Task instructions: Would you return the lines between the one holding "export DESIGN_NICKNAME = d" and the one holding "ir_drop_mv: 0.597", inclusive, and only those, exactly as they stand in the listing below?

Stored data section start

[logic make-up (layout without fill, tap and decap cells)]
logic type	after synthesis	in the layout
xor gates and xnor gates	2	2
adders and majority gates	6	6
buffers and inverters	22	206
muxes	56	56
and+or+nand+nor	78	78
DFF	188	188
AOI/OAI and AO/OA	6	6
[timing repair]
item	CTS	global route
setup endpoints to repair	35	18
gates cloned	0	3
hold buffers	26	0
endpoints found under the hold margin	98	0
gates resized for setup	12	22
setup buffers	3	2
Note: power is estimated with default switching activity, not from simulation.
--- src/rtl/tp_mon_pkg.sv ---
// tp_mon_pkg: stretcher state type and default STRETCH/CNT_W constants shared by tp_event_monitor and tp_stretch_ch
package tp_mon_pkg;
  typedef enum logic {IDLE, HOLD} st_e;
  localparam int STRETCH_DEF = 16;
  localparam int CNT_W_DEF = 16;
endpackage

--- src/rtl/tp_stretch_ch.sv ---
// tp_stretch_ch: one channel (clk, rst, evt, cnt_clr in; stretch, toggle, cnt, ovf out) with edge detect, retriggerable stretcher, toggle and saturating counter
module tp_stretch_ch
  import tp_mon_pkg::*;
#(
  parameter int STRETCH = STRETCH_DEF,
  parameter int CNT_W = CNT_W_DEF
) (
  input  logic             clk,
  input  logic             rst,
  input  logic             evt,
  input  logic             cnt_clr,
  output logic             stretch,
  output logic             toggle,
  output logic [CNT_W-1:0] cnt,
  output logic             ovf
);
  localparam int HW = $clog2(STRETCH);
  localparam logic [HW-1:0] RELOAD = HW'(STRETCH - 1);
  st_e state, state_n;
  logic [HW-1:0] hcnt, hcnt_n;
  logic evt_q, hit;
  assign hit = evt & ~evt_q;
  assign stretch = state == HOLD;
  always_comb begin
    state_n = hit ? HOLD : (state == HOLD && hcnt == '0) ? IDLE : state;
    hcnt_n = hit ? RELOAD : (state == HOLD && hcnt != '0) ? hcnt - 1'b1 : hcnt;
  end
  always_ff @(posedge clk) begin
    if (rst) begin
      state <= IDLE;
      hcnt <= '0;
      evt_q <= 1'b1;
      toggle <= 1'b0;
      cnt <= '0;
      ovf <= 1'b0;
    end else begin
      state <= state_n;
      hcnt <= hcnt_n;
      evt_q <= evt;
      toggle <= toggle ^ hit;
      if (cnt_clr) begin
        cnt <= '0;
        ovf <= 1'b0;
      end else if (hit) begin
        if (&cnt) ovf <= 1'b1;
        else cnt <= cnt + 1'b1;
      end
    end
  end
endmodule

--- src/rtl/tp_event_monitor.sv ---
// tp_event_monitor: per-channel test-point conditioning (CLK, RST, EVT_IN, CNT_CLR, SEL in; TP_STRETCH, TP_TOGGLE, CNT_OUT, OVF out) with registered counter readout
module tp_event_monitor
  import tp_mon_pkg::*;
#(
  parameter int NCH = 8,
  parameter int STRETCH = STRETCH_DEF,
  parameter int CNT_W = CNT_W_DEF
) (
  input  logic                   CLK,
  input  logic                   RST,
  input  logic [NCH-1:0]         EVT_IN,
  input  logic                   CNT_CLR,
  input  logic [$clog2(NCH)-1:0] SEL,
  output logic [NCH-1:0]         TP_STRETCH,
  output logic [NCH-1:0]         TP_TOGGLE,
  output logic [CNT_W-1:0]       CNT_OUT,
  output logic                   OVF
);
  logic [CNT_W-1:0] cnt [NCH];
  logic [NCH-1:0] ovf;
  logic sel_ok;
  assign sel_ok = int'(SEL) < NCH;
  for (genvar i = 0; i < NCH; i++) begin : g_ch
    tp_stretch_ch #(.STRETCH(STRETCH), .CNT_W(CNT_W)) u_ch (
      .clk(CLK),
      .rst(RST),
      .evt(EVT_IN[i]),
      .cnt_clr(CNT_CLR),
      .stretch(TP_STRETCH[i]),
      .toggle(TP_TOGGLE[i]),
      .cnt(cnt[i]),
      .ovf(ovf[i])
    );
  end
  always_ff @(posedge CLK) begin
    if (RST) begin
      CNT_OUT <= '0;
      OVF <= 1'b0;
    end else begin
      CNT_OUT <= sel_ok ? cnt[SEL] : '0;
      OVF <= sel_ok && ovf[SEL];
    end
  end
endmodule

--- config.mk ---
export PLATFORM = sky130hd
export DESIGN_NAME = tp_event_monitor
export DESIGN_NICKNAME = d
export VERILOG_FILES = /design/src/rtl/tp_mon_pkg.sv /design/src/rtl/tp_stretch_ch.sv /design/src/rtl/tp_event_monitor.sv
export SDC_FILE = /design/constraint.sdc
export NUM_CORES = 1
export LEC_CHECK = 0
export CAP_MARGIN = 20
export CORE_ASPECT_RATIO = 1.25
export CORE_UTILIZATION = 61
export CTS_BUF_LIST = sky130_fd_sc_hd__clkbuf_8 sky130_fd_sc_hd__clkbuf_16
export DETAILED_ROUTE_END_ITERATION = 10
export PLACE_DENSITY = 0.8
export SETUP_SLACK_MARGIN = 0.5
export SYNTH_ARGS = -nofsm -noshare
export SYNTH_HDL_FRONTEND = slang
export SYNTH_SLANG_ARGS = --single-unit
export TNS_END_PERCENT = 50
--- constraint.sdc ---
create_clock -name CLK -period 2.17 [get_ports CLK]
set_input_delay 0.217 -clock CLK [delete_from_list [all_inputs] [get_ports CLK]]
set_output_delay 0.217 -clock CLK [all_outputs]
set_load 0.01 [all_outputs]
==> flow_summary.yaml, run 1 <==
synthesis:
  synthArstFlopShare_pct: 0
  synth.avg_cell_area_um2: 9.09
  yosys_warnings: 0
  synth_edf_count: 0
  synthesis.nets: 1161
  yosysSeqAreaShare_pct: 40.7
  synth_cell_types: 62
  syn-cell-area_um2: 10300
  ys_ff_latch: 209
  syn_inst: 1131
  synth_ff_type: "dfxtp_1"
pwr:
  p_leak_uw: 0.00441
  ir_drop_mv: 0.597
  power.density_nw_per_um2: 673
global_routing:
  grt_max_degree: 67
  grt_util_all_layers_pct: 30.4
  grt_pass1_wl_mm: 42.6
  grtUsageMet2_pct: 50.5
  grt_use_met1_pct: 38.8
  grt.overflow.total: 0
  gr-max-usage-layer: "met2"
  antenna_found_initial: 1
  grt_pass1_vias: 8490
  grtUsageMet3_pct: 4.81
timing:
  post-route-min-period_ns: 1.71
  hold_violations: 0
  report.final.slew_viol_count: 0
  hold-worst-slack_ns: 0.191
  tightest_slew_ns: 0.592
  setup_viol: 0
  grt_setup_unrepaired: "yes"
  maxSlewHeadroom_pct: 60.2
  fmax_mhz: 586
  finalSetupTns_ns: 0
  skew_ns: 0.00888
  finalCritPeriodShare_pct: 78.6
floorplanning:
  start_util_pct: 63.0
  die_h_um: 147
  io_pins: 47
  rows: 52
  die-area_um2: 17400
  die_w_um: 118
  core_area_um2: 16300
critical_path:
  r2r_cells: 5
  timing.rr.end: "g_ch[1].u_ch.cnt[9]"
  crit_family: "simple AND/OR/NAND/NOR gates"
  cp_cell_sequence: "nand3_1 -> or3_4 -> nor4_1 -> xnor2_1 -> nor2_1"
  critical_path_class: "flop to flop"
  reg2reg_from: "g_ch[1].u_ch.cnt[2]"
  worst_setup_path_end_kind: "flop"
  cp_slowest_cell: "dfxtp_1"
  required_ns: 2.55
  cp_num_cells: 5
  cp.arrival_ns: 2.09
  crit_fanout: 7
  crit_end: "g_ch[1].u_ch.cnt[9]"
  max_stage_delay_ns: 0.44
  critPathBufInv: 0
  crit_path_start: "g_ch[1].u_ch.cnt[2]"
  r2r_slack_ns: 0.46
  setup.worst_path.start_class: "flop"
layout:
  stdcell_count: 1439
  fin_util_pct: 77.4
  antennaDiodeCount: 0
  drive_gt1_share_pct: 25.7
  fillers: 1029
  fin_nets: 1237
  syn_to_final_growth_pct: 22.9
cts:
  cts-buffers-inserted: 22
  clkLatencyLatePin_ns: 0.50
  clock_tree.root_cell: "clkbuf_16"
  cts_hold_buffers: 0
  cts_tree: "done"
  cts_max_level: 1
  clock_sinks: 209
  cts_buffer_depth: 3
  clk_pin_slew_ns: 0.06
drt:
  first_pass_iters: 5
  first_iter_violations: 880
  viasPerCell: 6.36
  vias: 9156
  routed_wl_mm: 27.8
  drcViolationCount: 0
  drtAntennaViolNets: 0
  wire_per_inst_um: 19.3
run_status:
  status: "finished clean"
placement:
  dp_cells: 1359
  hpwl_mm: 17.7
  numPortBuffers: 46
  gp_congestion: 0.904
flow_run:
  maxCapViolations: 0
worst_hold_path:
  min_path_type: "primary input to flop"
-- registers in the layout, indices dropped and copies added (netlist names) --
signal / cells
g_ch.u_ch.cnt: 128
g_ch.u_ch.hcnt: 32
CNT_OUT: 16
g_ch.u_ch.evt_q: 8
g_ch.u_ch.ovf: 8
g_ch.u_ch.stretch: 8
g_ch.u_ch.toggle: 8
OVF: 1
-- worst reg2reg max path, cell delays in order (launching register included) --
cell and delay (ns):
dfxtp_1 0.44, nand3_1 0.15, or3_4 0.42, nor4_1 0.32, xnor2_1 0.20, nor2_1 0.07
-- repair_timing --
item / 4_1_cts / 5_1_grt
endpoints found under the hold margin: 0 / 0
buffers inserted: 15 / 25
endpoints found under the setup margin: 75 / 127
gates resized for setup: 53 / 128
pin swaps: 10 / 26
-- cell type report --
type	count	area (µm²)	share of cell area [%]
clock buffers	26	617	4.88
well taps	216	270	2.14
repair buffers	115	1030	8.12
multi-input cells	826	6120	48.4
inverters	33	124	0.980
flip-flops and latches	209	4320	34.1
clock inverters	14	170	1.35
-- power by group --
part	total (µW)	switching, µW	internal [µW]
clock	4070	1570	2500
combinational	484	265	219
sequential	3950	61.3	3890
total	8500	1890	6610
-- cell usage in the layout, fill, tap and decap left out, types with 6 or more instances in the layout --
cell	n
nor2_1	152
dfxtp_1	136
a21oi_1	91
xnor2_1	73
nand2_1	64
buf_4	63
dfxtp_2	57
clkdlybuf4s50_1	44
nand3_1	39
inv_1	38
mux4_2	34
nand4_1	30
xor2_1	27
o21ai_0	25
nor3_1	23
clkbuf_16	23
mux2i_1	22
a31oi_1	17
nor4_1	17
dfxtp_4	16
and3_1	13
and4_1	12
nor3b_1	11
nand3_2	9
or2_2	9
nor3_2	8
ha_1	8
nor4_4	7
nor2b_1	7
nor4_2	7
a211oi_1	7
o2111ai_1	7
nand2b_1	6
or3_1	6
-- cell usage after synthesis (27+ instances only) --
master	count	area [µm²]
o21ai_0	27	135
nor3_1	28	140
nor2_1	157	589
inv_1	33	124
nand2_1	67	251
mux4_2	34	766
a21oi_1	93	465
nand4_1	30	188
xnor2_1	74	648
dfxtp_1	209	4180
nand3_1	47	235
xor2_1	27	236
clkbuf_1	31	116
-- per-layer routing --
metal	part of all wire (%)	up-vias
li1	-	4228
met1	40	4348
met2	48	476
met3	8.5	102
met4	4.1	2
met5	0.058	-
-- metrics by stage --
step / total power [µW] / cell area (µm²) / worst slack (ns)
finish: 8500 / 12600 / 0.464
global route: 8740 / 12600 / 0.364
CTS: 8510 / 12000 / 0.425
detailed placement: 4510 / 11000 / 0.166
global placement: 4490 / 11000 / 0.271
floorplan: 4370 / 10300 / 0.513
-- logic make-up (layout without fill, tap and decap cells) --
| logic type | count (synthesis) | count (layout) | share of synthesized area (%) |
|---|---|---|---|
| flip-flops | 209 | 209 | 40.7 |
| adder cells (fa/ha/maj) | 16 | 16 | 1.95 |
| multiplexers | 56 | 56 | 9.59 |
| buffers and inverters | 96 | 188 | 4.25 |
| AND/OR/NAND/NOR | 473 | 473 | 24.6 |
| AO/OA/AOI/OAI | 180 | 180 | 10.3 |
| XOR/XNOR | 101 | 101 | 8.60 |
-- how the worst min path moves through the flow --
stage                           from                   to  cells after the start
floorplan                  EVT_IN[0]   g_ch[0].u_ch.evt_q                      1
global placement    g_ch[1].u_ch.ovf     g_ch[1].u_ch.ovf                      2
detailed placement  g_ch[5].u_ch.ovf     g_ch[5].u_ch.ovf                      2
CTS                              RST  g_ch[0].u_ch.toggle                      3
global route                     RST  g_ch[3].u_ch.toggle                      3
finish                           RST  g_ch[4].u_ch.cnt[0]                      4
(Power assumes the default switching activity.)
==> inputs of run 2 (changes only) <==
clock period = 1.6 ns   (was 2.17 ns; I/O delays follow)
==> flow_summary.yaml, run 2 <==
cts:
  cts_max_level: 1
  clock_sinks: 209
  clock_tree.root_cell: "clkbuf_16"
  cts_buffer_depth: 3
  cts-buffers-inserted: 21
  cts_hold_buffers: 0
floorplanning:
  die_h_um: 147
  die_w_um: 118
  rows: 52
  io_pins: 47
  start_util_pct: 63.0
synthesis:
  synth.avg_cell_area_um2: 9.09
  synthArstFlopShare_pct: 0
  ys_ff_latch: 209
  synth_cell_types: 62
  synthesis.nets: 1161
  yosysSeqAreaShare_pct: 40.7
  synth_ff_type: "dfxtp_1"
  yosysTopAreaCellShare_pct: 40.7
  yosysMostFrequentCell: "dfxtp_1"
  synth.top_cells.by_area: "dfxtp_1 (41%), mux4_2 (7.4%), xnor2_1 (6.3%)"
  yosysTopAreaCell: "dfxtp_1"
  synth_common_cells: "dfxtp_1 (209), nor2_1 (157), a21oi_1 (93)"
  yosys_warnings: 0
  syn_inst: 1131
  syn-cell-area_um2: 10300
  synth_edf_count: 0
placement:
  postPlaceCellArea_um2: 12900
  numPortBuffers: 46
  gp_congestion: 0.961
  place_ws_ns: -0.276
  hpwl_mm: 20.9
  dp_cells: 1508
global_routing:
  grt_max_degree: 54
timing:
  grt-worst-endpoint: "g_ch[0].u_ch.cnt[14]$_SDFFE_PP0P_/D"
  endpoint_type: "sequential cell input"
run_status:
  status: "stopped before the end"
  error_line: "[ERROR DPL-0038] Utilization greater than 100%, impossible to legalize"
  haltStage: "global routing (5_1_grt)"
## run 2: cell counts after synthesis
Identical to the previous run, type by type.
## run 2: repair_timing
action,4_1_cts
endpoints found under the setup margin,225
gates resized for setup,434
pin swaps,119
setup buffers,118
## run 2: logic make-up after synthesis
family | after synthesis | share of synthesized area [%]
mux | 56 | 9.59
flops | 209 | 40.7
xor+xnor | 101 | 8.60
fa+ha+maj | 16 | 1.95
compound gates | 180 | 10.3
simple gates | 473 | 24.6
buf+inv | 96 | 4.25
## run 2: through the flow
step                      hold slack [ns]  setup TNS [ns]  util, %
after detailed placement            0.460           -7.22     79.2
after floorplan                     0.267               0        -
after global placement              0.451           -4.59     79.2
after CTS                           0.153               0     94.9
==> inputs of run 3 (changes only) <==
CORE_ASPECT_RATIO = not set   (was 1.25)
CORE_UTILIZATION = 40   (was 61)
CTS_BUF_LIST = not set   (was sky130_fd_sc_hd__clkbuf_8 sky130_fd_sc_hd__clkbuf_16)
PLACE_DENSITY = not set   (was 0.8)
PLACE_DENSITY_LB_ADDON = 0.15   (was not set)
SETUP_SLACK_MARGIN = not set   (was 0.5)
==> flow_summary.yaml, run 3 (same netlist as run 1, synthesis figures left out) <==
timing:
  tightest_slew_ns: 0.502
  fin_ws_ns: -0.0269
  grt_setup_unrepaired: "yes"
  post-route-min-period_ns: 1.63
  report.final.slew_viol_count: 0
  fmax_mhz: 615
  hold_violations: 0
  setup_viol: 7
  finalSetupTns_ns: -0.0847
  finalCritPeriodShare_pct: 102
  skew_ns: 0.0157
  maxSlewHeadroom_pct: 66.5
critical_path:
  critical_path_class: "flop to flop"
  cp.arrival_ns: 2.03
  crit_fanout: 6
  r2r_cells: 6
  setup.worst_path.start_class: "flop"
  required_ns: 2.00
  cp_slowest_cell: "or4_4"
  cp_cell_sequence: "ha_4 -> nand3_4 -> or4_4 -> nor4b_1 -> xnor2_1 -> nor2_1"
  max_stage_delay_ns: 0.57
  critPathBufInv: 0
  worst_setup_path_end_kind: "flop"
  cp_num_cells: 6
  crit_family: "simple AND/OR/NAND/NOR gates"
floorplanning:
  rows: 58
  core_area_um2: 25200
  die_h_um: 162
  die_w_um: 162
  io_pins: 47
  die-area_um2: 26300
  start_util_pct: 40.8
global_routing:
  grt.overflow.total: 0
  grt_pass1_vias: 8548
  grt_pass1_wl_mm: 46.0
  grt_max_degree: 44
  antenna_found_initial: 0
  grt_util_all_layers_pct: 22.2
pwr:
  total_power_uw: 11100
  ir_drop_mv: 0.665
  p_leak_uw: 0.00546
  power.density_nw_per_um2: 780
worst_hold_path:
  hold-path-cell-count: 4
  min_path_type: "primary input to flop"
drt:
  drtAntennaViolNets: 0
  viasPerCell: 5.35
  first_pass_iters: 4
  drcViolationCount: 0
  routed_wl_mm: 29.9
  vias: 9354
  first_iter_violations: 649
  wire_per_inst_um: 17.1
placement:
  gp_congestion: 0.927
  hpwl_mm: 21.8
  numPortBuffers: 46
layout:
  final_cell_mix: "buf_4 (246), dfxtp_1 (177), nor2_1 (153), a21oi_1 (89), xnor2_1 (71)"
  largest_reg_flops: 128
  largest_register: "g_ch.u_ch.cnt"
  drive_gt1_share_pct: 33.5
  fin_nets: 1433
  fillers: 2284
  antennaDiodeCount: 0
  syn_to_final_growth_pct: 38.0
  layout_commonest_cell: "buf_4"
  multi_input_area_um2: 6190
  reg_top3: "g_ch.u_ch.cnt x128, g_ch.u_ch.hcnt x32, CNT_OUT x16"
  seq_area_um2: 4230
cts:
  cts_max_level: 1
  cts-buffers-inserted: 25
  cts_tree: "done"
  clkLatencyLatePin_ns: 0.52
  cts_hold_buffers: 0
  clock_sinks: 209
  clk_pin_slew_ns: 0.05
  cts_buffer_depth: 3
  clock_tree.root_cell: "clkbuf_16"
flow_run:
  maxCapViolations: 0
run_status:
  failed_checks: "negative setup slack"
  status: "complete, but fails checks"
==> run 3: power breakdown <==
group	total [µW]	internal [µW]	switching (µW)	leakage, µW
Sequential	5380	5300	72.3	0.00171
Combinational	723	349	373	0.00342
Clock	4970	2870	2110	0.000335
Total	11100	8520	2550	0.00546
==> run 3: final timing paths <==
kind,startpoint,end,slack [ns]
setup / recovery,g_ch[7].u_ch.cnt[1],g_ch[7].u_ch.cnt[11],-0.03
hold / removal,RST,g_ch[4].u_ch.cnt[0],0.14
setup reg to reg,g_ch[7].u_ch.cnt[1],g_ch[7].u_ch.cnt[11],-0.03
hold reg to reg,g_ch[4].u_ch.ovf,g_ch[4].u_ch.ovf,0.47
==> run 3: repair_timing <==
action / CTS / global route
pin swaps: 5 / 55
buffers inserted: 3 / 14
gates resized for setup: 24 / 131
endpoints found under the setup margin: 27 / 96
gates cloned: 0 / 0
==> run 3: cell type report <==
type | instances | area share, %
clock inverter | 3 | 0.106
tap | 330 | 2.91
timing repair buffer | 308 | 18.0
inverter | 33 | 0.873
multi-input combinational | 826 | 43.6
clock buffer | 38 | 4.75
sequential | 209 | 29.8
==> run 3: through the flow <==
step	cells	utilization, %	instance area (µm²)	setup WS (ns)	hold slack, ns
after detailed placement	1690	50.7	12800	-0.264	0.459
after floorplan	1131	-	10300	0.0197	0.267
after CTS	1734	53.7	13500	-0.0107	0.139
final	1747	56.4	14200	-0.0269	0.140
after global placement	1690	50.7	12800	-0.245	0.454
after global routing	1747	56.4	14200	-0.101	0.145
==> run 3: tightest hold or removal path, cell delays in order <==
cell and delay, ns:
buf_2 0.12, or2_4 0.16, or4_1 0.11, o21ai_1 0.05
==> run 3: layer usage <==
layer  routed length, µm  global-route usage (%)
met5                   0                       0
met4                 557                    5.27
met3                1770                    3.12
met2               13300                    33.8
met1               14400                    32.7
==> inputs of run 4 (changes only) <==
CORE_MARGIN = 2   (was not set)
PLACE_DENSITY = 0.54   (was not set)
PLACE_DENSITY_LB_ADDON = not set   (was 0.15)
==> flow_summary.yaml, run 4 (same netlist as run 1, synthesis figures left out) <==
timing:
  report.final.slew_viol_count: 0
  skew_ns: 0.00953
  fin_ws_ns: -0.00730
  grt_setup_unrepaired: "yes"
  finalCritPeriodShare_pct: 100
  tightest_slew_ns: 0.389
  fmax_mhz: 622
  post-route-min-period_ns: 1.61
  hold_violations: 0
  hold-worst-slack_ns: 0.161
  maxSlewHeadroom_pct: 74.1
  finalSetupTns_ns: -0.00730
  setup_viol: 1
critical_path:
  max_stage_delay_ns: 0.40
  crit_path_start: "g_ch[0].u_ch.cnt[1]"
  cp_slowest_cell: "nor4_4"
  crit_fanout: 4
  required_ns: 2.01
  cp.arrival_ns: 2.02
  cp_cell_sequence: "ha_4 -> nand2_4 -> nor4_4 -> a211oi_2 -> buf_4 -> a31o_2"
  critical_path_class: "flop to flop"
  setup.worst_path.start_class: "flop"
  reg2reg_from: "g_ch[0].u_ch.cnt[1]"
  critPathBufInv: 1
  worst_setup_path_end_kind: "flop"
  crit_family: "simple AND/OR/NAND/NOR gates"
layout:
  largest_register: "g_ch.u_ch.cnt"
  fin_util_pct: 55.8
  fin_nets: 1412
  antennaDiodeCount: 0
  syn_to_final_growth_pct: 36.6
  final_cell_mix: "buf_4 (230), dfxtp_1 (169), nor2_1 (151), a21oi_1 (92), xnor2_1 (72)"
  layout_commonest_cell: "buf_4"
  largest_reg_flops: 128
  reg_top3: "g_ch.u_ch.cnt x128, g_ch.u_ch.hcnt x32, CNT_OUT x16"
  drive_gt1_share_pct: 32.8
global_routing:
  gr-max-usage-layer: "met2"
  grt_max_degree: 74
  grt_pass1_wl_mm: 46.2
  grt_util_all_layers_pct: 21.6
  grtUsageMet2_pct: 33.2
  antenna_found_initial: 0
  grt_use_met1_pct: 31.9
  grt_pass1_vias: 8670
  grt.overflow.total: 0
  grtUsageMet3_pct: 3.13
worst_hold_path:
  min_path_type: "primary input to flop"
  hold_path_startpoint: "RST"
placement:
  hpwl_mm: 21.0
  numPortBuffers: 46
  place_ws_ns: -0.250
  gp_congestion: 0.877
drt:
  wire_per_inst_um: 17.0
  drtAntennaViolNets: 0
  first_pass_iters: 5
  drcViolationCount: 0
  vias: 9169
  viasPerCell: 5.31
  first_iter_violations: 726
  routed_wl_mm: 29.3
flow_run:
  maxCapViolations: 0
floorplanning:
  core_area_um2: 25200
  start_util_pct: 40.8
  die-area_um2: 27000
  rows: 58
  die_w_um: 164
  die_h_um: 164
  io_pins: 47
cts:
  cts-buffers-inserted: 25
  cts_tree: "done"
  cts_max_level: 1
  clkLatencyLatePin_ns: 0.52
  clock_tree.root_cell: "clkbuf_16"
  cts_buffer_depth: 3
  clk_pin_slew_ns: 0.06
  clock_sinks: 209
run_status:
  failed_checks: "negative setup slack"
  status: "complete, but fails checks"
pwr:
  total_power_uw: 11200
  p_leak_uw: 0.00540
  power.density_nw_per_um2: 798
  ir_drop_mv: 0.611
==> run 4: worst register-to-register path, stage by stage (launching register included) <==
cell and delay, ns:
dfxtp_2 0.35, ha_4 0.17, nand2_4 0.06, nor4_4 0.40, a211oi_2 0.13, buf_4 0.16
a31o_2 0.22
==> run 4: final timing paths <==
path / to / slack (ns) / cells after the start
worst min-delay path: g_ch[1].u_ch.cnt[3] / 0.16 / 5
worst max-delay path: g_ch[0].u_ch.cnt[6] / -0.007 / 6
worst min register to register: g_ch[3].u_ch.ovf / 0.46 / 2
worst max register to register: g_ch[0].u_ch.cnt[6] / -0.007 / 6
==> run 4: what timing repair did <==
| item | in CTS | in global routing |
|---|---|---|
| buffers inserted | 1 | 13 |
| pin swaps | 6 | 36 |
| setup endpoints to repair | 26 | 106 |
| hold buffers | 0 | 0 |
| gates resized for setup | 27 | 132 |
==> run 4: power breakdown <==
| part | switching (µW) | internal, µW | total (µW) | leakage [µW] |
|---|---|---|---|---|
| logic | 362 | 323 | 685 | 0.00334 |
| clock network | 2170 | 2980 | 5150 | 0.000347 |
| registers | 72.8 | 5300 | 5370 | 0.00171 |
| total | 2600 | 8610 | 11200 | 0.00540 |
==> run 4: cell type report <==
| cell class | instances | area [µm²] |
|---|---|---|
| flip-flops and latches | 209 | 4240 |
| well taps | 330 | 413 |
| clock inverters | 2 | 13.8 |
| inverters | 33 | 124 |
| multi-input cells | 826 | 6180 |
| fillers | 2238 | 11100 |
| repair buffers | 287 | 2370 |
| clock buffers | 41 | 706 |
==> run 4: layer usage <==
metal / up-vias / wire [µm]
met5: - / 0
li1: 4565 / -
met3: 38 / 1470
met2: 218 / 12900
met1: 4348 / 14400
met4: 0 / 537
==> run 4: per-stage QoR <==
step	cells	area (µm²)
4_1_cts	1716	13400
3_5_place_dp	1672	12600
5_1_grt	1728	14000
3_3_place_gp	1672	12600
6_report	1728	14000
2_1_floorplan	1131	10300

Stored data section end

Solution for this task:
export DESIGN_NICKNAME = d
export VERILOG_FILES = /design/src/rtl/tp_mon_pkg.sv /design/src/rtl/tp_stretch_ch.sv /design/src/rtl/tp_event_monitor.sv
export SDC_FILE = /design/constraint.sdc
export NUM_CORES = 1
export LEC_CHECK = 0
export CAP_MARGIN = 20
export CORE_ASPECT_RATIO = 1.25
export CORE_UTILIZATION = 61
export CTS_BUF_LIST = sky130_fd_sc_hd__clkbuf_8 sky130_fd_sc_hd__clkbuf_16
export DETAILED_ROUTE_END_ITERATION = 10
export PLACE_DENSITY = 0.8
export SETUP_SLACK_MARGIN = 0.5
export SYNTH_ARGS = -nofsm -noshare
export SYNTH_HDL_FRONTEND = slang
export SYNTH_SLANG_ARGS = --single-unit
export TNS_END_PERCENT = 50
--- constraint.sdc ---
create_clock -name CLK -period 2.17 [get_ports CLK]
set_input_delay 0.217 -clock CLK [delete_from_list [all_inputs] [get_ports CLK]]
set_output_delay 0.217 -clock CLK [all_outputs]
set_load 0.01 [all_outputs]
==> flow_summary.yaml, run 1 <==
synthesis:
  synthArstFlopShare_pct: 0
  synth.avg_cell_area_um2: 9.09
  yosys_warnings: 0
  synth_edf_count: 0
  synthesis.nets: 1161
  yosysSeqAreaShare_pct: 40.7
  synth_cell_types: 62
  syn-cell-area_um2: 10300
  ys_ff_latch: 209
  syn_inst: 1131
  synth_ff_type: "dfxtp_1"
pwr:
  p_leak_uw: 0.00441
  ir_drop_mv: 0.597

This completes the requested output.